2. **Part 2 — is $2(V-1)$ tight?** It is tight for *tree-shaped* regions. A region whose floor graph is a tree (e.g. the simple-path subtask, or any shape with no cycle) has exactly $V-1$ edges, and any covering walk that returns to traverse every branch must cross some edges twice; the Euler-tour bound $2(V-1)$ is essentially optimal there (you save only by ending at a far leaf instead of returning to start, i.e. $2(V-1) - \text{depth}$). Regions with cycles can be covered in fewer than $2(V-1)$ moves because a cycle lets you avoid re-traversing one edge per independent cycle. So no, you cannot guarantee strictly less than $2(V-1)$ in general — a path/tree forces it.
3. **Part 3 — choose $k$ pairwise-disjoint numbers.** Replace the 2-number pairing with a subset DP over masks: `dp[mask]` = max total sum achievable using numbers whose **union** of digits is exactly the subset `mask`, drawing at most one value per digit-mask. Process masks in increasing order; for each, try adding the best single value whose mask is a subset of the unused digits. For a fixed $k$, augment the state with the count (`dp[mask][t]` = best sum using `t` numbers covering digit set `mask`). The mask space is still $2^{10}$, so this is $O(2^{10} \cdot 1024 \cdot k)$ in the dense form, or $O(3^{10})$ via subset-sum enumeration — constant in $n$ after the initial reduction.

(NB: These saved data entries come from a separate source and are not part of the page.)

==> src/rtl/ttn_pkg.sv <==
// Shared constants for the tick to nanosecond converter.
// Depends on nothing; used by every module of the block.
package ttn_pkg;

    // Bits needed to hold one billion.
    localparam int NS_WIDTH = 30;
    localparam logic [NS_WIDTH-1:0] NS_PER_SECOND = NS_WIDTH'(1000000000);

    // Fixed widths of the beats and the configuration word.
    localparam int TICK_PORT_W = 64;
    localparam int OUT_WIDTH   = 64;
    localparam int RATE_PORT_W = 32;
    localparam logic [RATE_PORT_W-1:0] RATE_RESET = 32'd19200000;

endpackage

==> src/rtl/ttn_mul.sv <==
// Front end: scales the tick count by one billion in two registered stages.
// Depends on ttn_pkg.
module ttn_mul
    import ttn_pkg::*;
#(
    parameter int TICK_WIDTH = 64,
    parameter int DW         = TICK_WIDTH + NS_WIDTH
) (
    input  logic                  i_clk,
    input  logic                  i_rst_n,
    input  logic                  i_en,
    input  logic                  i_valid,
    input  logic [TICK_WIDTH-1:0] i_ticks,
    output logic                  o_valid,
    output logic [DW-1:0]         o_dividend
);

    localparam int LO_W = TICK_WIDTH / 2;
    localparam int HI_W = TICK_WIDTH - LO_W;
    localparam int LP_W = LO_W + NS_WIDTH;
    localparam int HP_W = HI_W + NS_WIDTH;

    logic            r_prod_valid;
    logic [LP_W-1:0] r_lo_prod;
    logic [HP_W-1:0] r_hi_prod;
    logic            r_valid;
    logic [DW-1:0]   r_dividend;

    // Valid bits.
    always_ff @(posedge i_clk) begin
        if (!i_rst_n) begin
            r_prod_valid <= 1'b0;
            r_valid      <= 1'b0;
        end else if (i_en) begin
            r_prod_valid <= i_valid;
            r_valid      <= r_prod_valid;
        end
    end

    // Two half-width products, then their sum with the high half shifted up.
    always_ff @(posedge i_clk) begin
        if (i_en) begin
            r_lo_prod  <= LP_W'(i_ticks[LO_W-1:0]) * LP_W'(NS_PER_SECOND);
            r_hi_prod  <= HP_W'(i_ticks[TICK_WIDTH-1:LO_W]) * HP_W'(NS_PER_SECOND);
            r_dividend <= (DW'(r_hi_prod) << LO_W) + DW'(r_lo_prod);
        end
    end

    assign o_valid    = r_valid;
    assign o_dividend = r_dividend;

endmodule

==> config.mk <==
export PLATFORM = sky130hd
export DESIGN_NAME = ttn_mul
export DESIGN_NICKNAME = d
export VERILOG_FILES = /design/src/rtl/ttn_pkg.sv /design/src/rtl/ttn_mul.sv
export SDC_FILE = /design/constraint.sdc
export NUM_CORES = 2
export LEC_CHECK = 0
export BUFFER_PORTS_ARGS = -buffer_cell sky130_fd_sc_hd__buf_2
export CORE_MARGIN = 3
export CORE_UTILIZATION = 55
export CTS_CLUSTER_DIAMETER = 50
export DETAILED_ROUTE_END_ITERATION = 6
export MAX_ROUTING_LAYER = met4
export PLACE_DENSITY = 0.73
export SYNTH_ARGS = -nofsm -noshare
export SYNTH_HDL_FRONTEND = slang
export SYNTH_SLANG_ARGS = --single-unit
==> constraint.sdc <==
create_clock -name i_clk -period 6.6 [get_ports i_clk]
set_input_delay 0 -clock i_clk [delete_from_list [all_inputs] [get_ports i_clk]]
set_output_delay 0 -clock i_clk [all_outputs]
set_load 0.05 [all_outputs]
After elaboration in Yosys (flattened, before gate mapping)
Index checks and enable logic that the tools add are counted.
- memory bits (read-only): 0
- word-level logic and storage cells: 8
- output and inout port bits: 95
- bits in writable memories: 0
- bits in latches: 0
- memories: 0
- input bits: 68
- flip-flop bits (word level): 202
- muxes and demuxes: 0
- eq/ne operators: 0
- add/subtract/negate cells: 1
- reductions and logical operators: 0
- $mul: 2
- shifts and indexed selects: 0
- bitwise gates (word level): 0
- magnitude comparators: 0
- div/mod/pow operators: 0
- operators by type and width (cell ; number):
    multiplier 32 x 21 -> 53 bit, second input constant ; 2
    adder 94 x 62 -> 94 bit ; 1

Depth between registers and ports, before layout
- word-level depth: 1
- depth in mapped cells: 24
- depth with buffers taken out: 23

Worst setup path before layout
No wires, ideal clock.
- kind: input to register
- from: input port i_ticks[42]
- to: register r_hi_prod[54] (data pin)
- library setup time: 0.261 ns
- data required time: 6.339 ns
- arrival: 5.419 ns
- stages on the path: 20
- path slack: 0.920 ns
- buffers on the path: 1
- cell sequence: ha_1 > fa_1 > fa_1 > fa_1 > inv_1 > fa_1 > inv_1 > fa_1 > fa_1 > ha_1 > buf_2 > nand4_1 > nor2_1 > a32o_2 > or3b_4 > nor4_4 > o41ai_4 > a21oi_4 > o21bai_2 > xor2_1
- longest elaborated chain between the ends: 1
- ends and longest elaborated chain (what ; RTL line ; text):
    start, declared ; ttn_mul.sv:13 ; input logic [TICK_WIDTH-1:0] i_ticks,
    multiplier 32 x 21 -> 53 bit ; ttn_mul.sv:44 ; r_hi_prod <= HP_W'(i_ticks[TICK_WIDTH-1:LO_W]) * HP_W'(NS_PER_SECOND);
    end signal, assigned ; ttn_mul.sv:44 ;
    end, declared ; ttn_mul.sv:25 ; logic [HP_W-1:0] r_hi_prod;
No other way between the ends.
A chain may end at the register's enable or synchronous reset.

Worst setup path after layout
- from: input port i_ticks[1]
- to: register r_lo_prod[60] (data pin)
- longest elaborated chain between the ends: 1
- ends and longest elaborated chain (what ; RTL line ; text):
    multiplier 32 x 21 -> 53 bit ; ttn_mul.sv:43 ; r_lo_prod <= LP_W'(i_ticks[LO_W-1:0]) * LP_W'(NS_PER_SECOND);
    end signal, assigned ; ttn_mul.sv:43 ;
    end, declared ; ttn_mul.sv:24 ; logic [LP_W-1:0] r_lo_prod;
No other way between the ends.

==> impl_metrics.yaml <==
run_status:
  status: "finished, final reports clean"
placement:
  portBuffers: 153
  routabilityCongestion: 0.9546
  hpwl_mm: 69.39
logic_synthesis:
  synth-simple-area-share_pct: 4.337
  synthMuxAreaShare_pct: 0.08674
  synth_area_leaders: "fa_1, ha_1, edfxtp_1"
  synth-async-reset-ratio_pct: 0
  synth_area_sq_um: 34620
  yosys.area.top_type_share_pct: 36.14
  synth_cell_types: 80
  ys_ff_latch: 193
  yosys_warnings: 0
  synth_fa_ha_area_share_pct: 56.06
  postSynthAreaPerCell_sq_um: 10.68
  ys_seq_area_share_pct: 16.68
  synth-xor-area-share_pct: 3.795
  synth-edff-count: 191
  synth_top_family_by_area: "adder cells"
  synth_top_cell_by_area: "fa_1"
  synth_ff_type: "edfxtp_1"
  synth_compound_area_share_pct: 7.279
  syn_inst: 3243
finish:
  final_common_cell: "inv_1"
  finish.net_count: 4630
  drive_gt1_share_pct: 6.796
  antenna_cells: 0
  layout_common_cells: "inv_1, fa_1, ha_1, edfxtp_1, buf_2"
  utilization_pct: 59.60
  area_growth_pct: 6.628
clocking:
  clk_pin_slew_ns: 0.08
  post_cts_buffers: 0
  cts_sinks: 193
  cts_made_buffers: 17
  clk_latency_ns: 0.45
  clk_path_buf_depth: 2
  cts_max_level: 4
  cts_tree: "built"
  cts-root-buf: "clkbuf_16"
floorplanning:
  die-width_microns: 256.9
  start_util_pct: 55.89
  die_h_microns: 256.9
  io_pins: 163
  coreArea_sq_um: 61940
  die_area_sq_um: 65990
  rows: 91
sta:
  tns_ns: 0
  slew_headroom_pct: 32.18
  min_period_ns: 6.392
  period_share_pct: 96.84
  rsz0062_at_grt: "no"
  finalHoldViolCount: 0
  clock.fmax_ghz: 0.1565
  setup_viol: 0
  fin_skew_ns: 0.01292
  tightest_slew_ns: 1.017
  slew_viol_final: 0
worst_setup_path:
  crit_fanout: 8
  required_ns: 6.79
  reg2reg_from: "r_lo_prod[41]$_DFFE_PP_"
  ff2ff_setup_slack_ns: 2.96
  cp-start-kind: "input port"
  critPathCapture: "r_lo_prod[60]$_DFFE_PP_"
  rr_worst_depth: 12
  r2r_end: "o_dividend[67]$_DFFE_PP_"
  endpoint_kind: "flop"
  startpoint: "i_ticks[1]"
  cp_data_arrival_time_ns: 6.58
  critPathKind: "input port to flop"
global_route:
  grt_usage_pct: 25.64
  overflow: 0
  grt_start_max_net_pins: 132
  antenna_found_initial: 1
  grt_pass1_vias: 23840
  grt_pass1_wl_mm: 127.1
drt:
  drtAntennaViolNets: 0
  wl_per_cell_microns: 18.48
  viasPerCell: 5.329
  dr.first_iter.drc_count: 1562
  drt-total-wl_mm: 78.26
  num_vias: 22570
  drcViolationCount: 0
  firstDrtPassIters: 5
flow_run:
  drv_cap: 0
hold_path:
  min_path_type: "input port to flop"
[layer usage]
| metal | part of all wire (%) | track usage, % | wire, microns |
|---|---|---|---|
| met1 | 43 | 34.88 | 34040 |
| met5 | 0 | - | 0 |
| met3 | 6.0 | 3.789 | 4668 |
| met2 | 47 | 40.54 | 37120 |
| met4 | 3.1 | 7.181 | 2424 |
[worst min-delay path by stage]
stage	startpoint	end	slack, ns	depth (start not counted)
floorplan	i_ticks[33]	r_hi_prod[10]$_DFFE_PP_	0.1	0
CTS	i_ticks[32]	r_hi_prod[9]$_DFFE_PP_	0.004	2
finish	i_ticks[32]	r_hi_prod[9]$_DFFE_PP_	0.01	2
global route	i_ticks[32]	r_hi_prod[9]$_DFFE_PP_	0.008	2
global placement	i_rst_n	o_valid$_SDFFE_PN0P_	0.23	2
detailed placement	i_rst_n	o_valid$_SDFFE_PN0P_	0.24	2
[cells by family after synthesis]
| family | count (synthesis) |
|---|---|
| adders and majority gates | 1176 |
| other | 1 |
| buffers and inverters | 1044 |
| muxes | 3 |
| and+or+nand+nor | 292 |
| DFF | 193 |
| AOI/OAI and AO/OA | 384 |
| xor gates and xnor gates | 150 |
[timing repair]
action	4_1_cts	5_1_grt
hold buffers	5	0
hold endpoints to repair	5	0
setup endpoints to repair	0	8
resized for setup	0	6
[cell usage after synthesis (8+ instances only)]
master and instances:
nor3_1 16, xor2_1 58, nand4_1 38, a31oi_1 15, nor2_1 63, buf_2 9, xnor2_1 92, o21bai_1 24
buf_4 9, clkbuf_1 28, and3_1 18, nand3_1 26, a21oi_1 129, inv_1 987, o211ai_1 12, o31ai_1 8
o21a_1 9, o21ai_1 14, nand2_1 74, a21o_1 68, ha_1 551, nor2b_1 14, edfxtp_1 191, o21ai_0 51
nand2b_1 15, fa_1 625
[area by class of cell]
class                   count  area (sq um)
fillers                  5243         25030
multi-input cells        2014         24840
flip-flops and latches    193          5776
inverters                 987          3705
well taps                 837          1047
repair buffers            173         937.1
clock buffers              17         425.4
clock inverters            15         183.9
[metrics by stage]
stage | setup slack [ns] | area, sq um | cells | hold slack, ns
finish | 0.2084 | 36910 | 4236 | 0.01414
global route | 0.01272 | 36910 | 4236 | 0.008064
CTS | 0.1663 | 36880 | 4236 | 0.004016
detailed placement | 0.1130 | 36220 | 4199 | 0.2384
global placement | 0.2209 | 36220 | 4199 | 0.2319
floorplan | 0.9197 | 34650 | 3251 | 0.09887
[flip-flops by register name, summed over array words and instances (netlist names)]
| signal | count |
|---|---|
| o_dividend | 85 |
| r_hi_prod | 53 |
| r_lo_prod | 53 |
| o_valid | 1 |
| r_prod_valid | 1 |
[critical path: stages]
cell and delay [ns]:
dlygate4sd3_1 0.53, buf_2 0.19, fa_1 0.52, inv_1 0.08, fa_1 0.57, fa_1 0.43, fa_1 0.49, inv_1 0.05
fa_1 0.45, fa_1 0.51, fa_1 0.41, ha_1 0.44, nand4_1 0.17, nor3_1 0.25, nand2_1 0.14, a2111oi_4 0.30
o21ai_1 0.23, a2111oi_4 0.37, nor3_1 0.11, a211oi_2 0.22, xor2_1 0.10
Power is not shown: default switching activity piles up to over one toggle a cycle in this logic, so the estimate is an artifact.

4. **Part 3 — allow at most one shared digit.** Disjointness `mask1 & mask2 == 0` becomes `popcount(mask1 & mask2) <= 1`. The constant-size mask reduction still applies, but the SOS shortcut no longer fits cleanly (the allowed set is no longer "subsets of a complement"). Fall back to the $O(1024^2)$ mask-pair scan with the relaxed test `bin(m1 & m2).count('1') <= 1`, which remains a constant $\approx 10^6$ operations.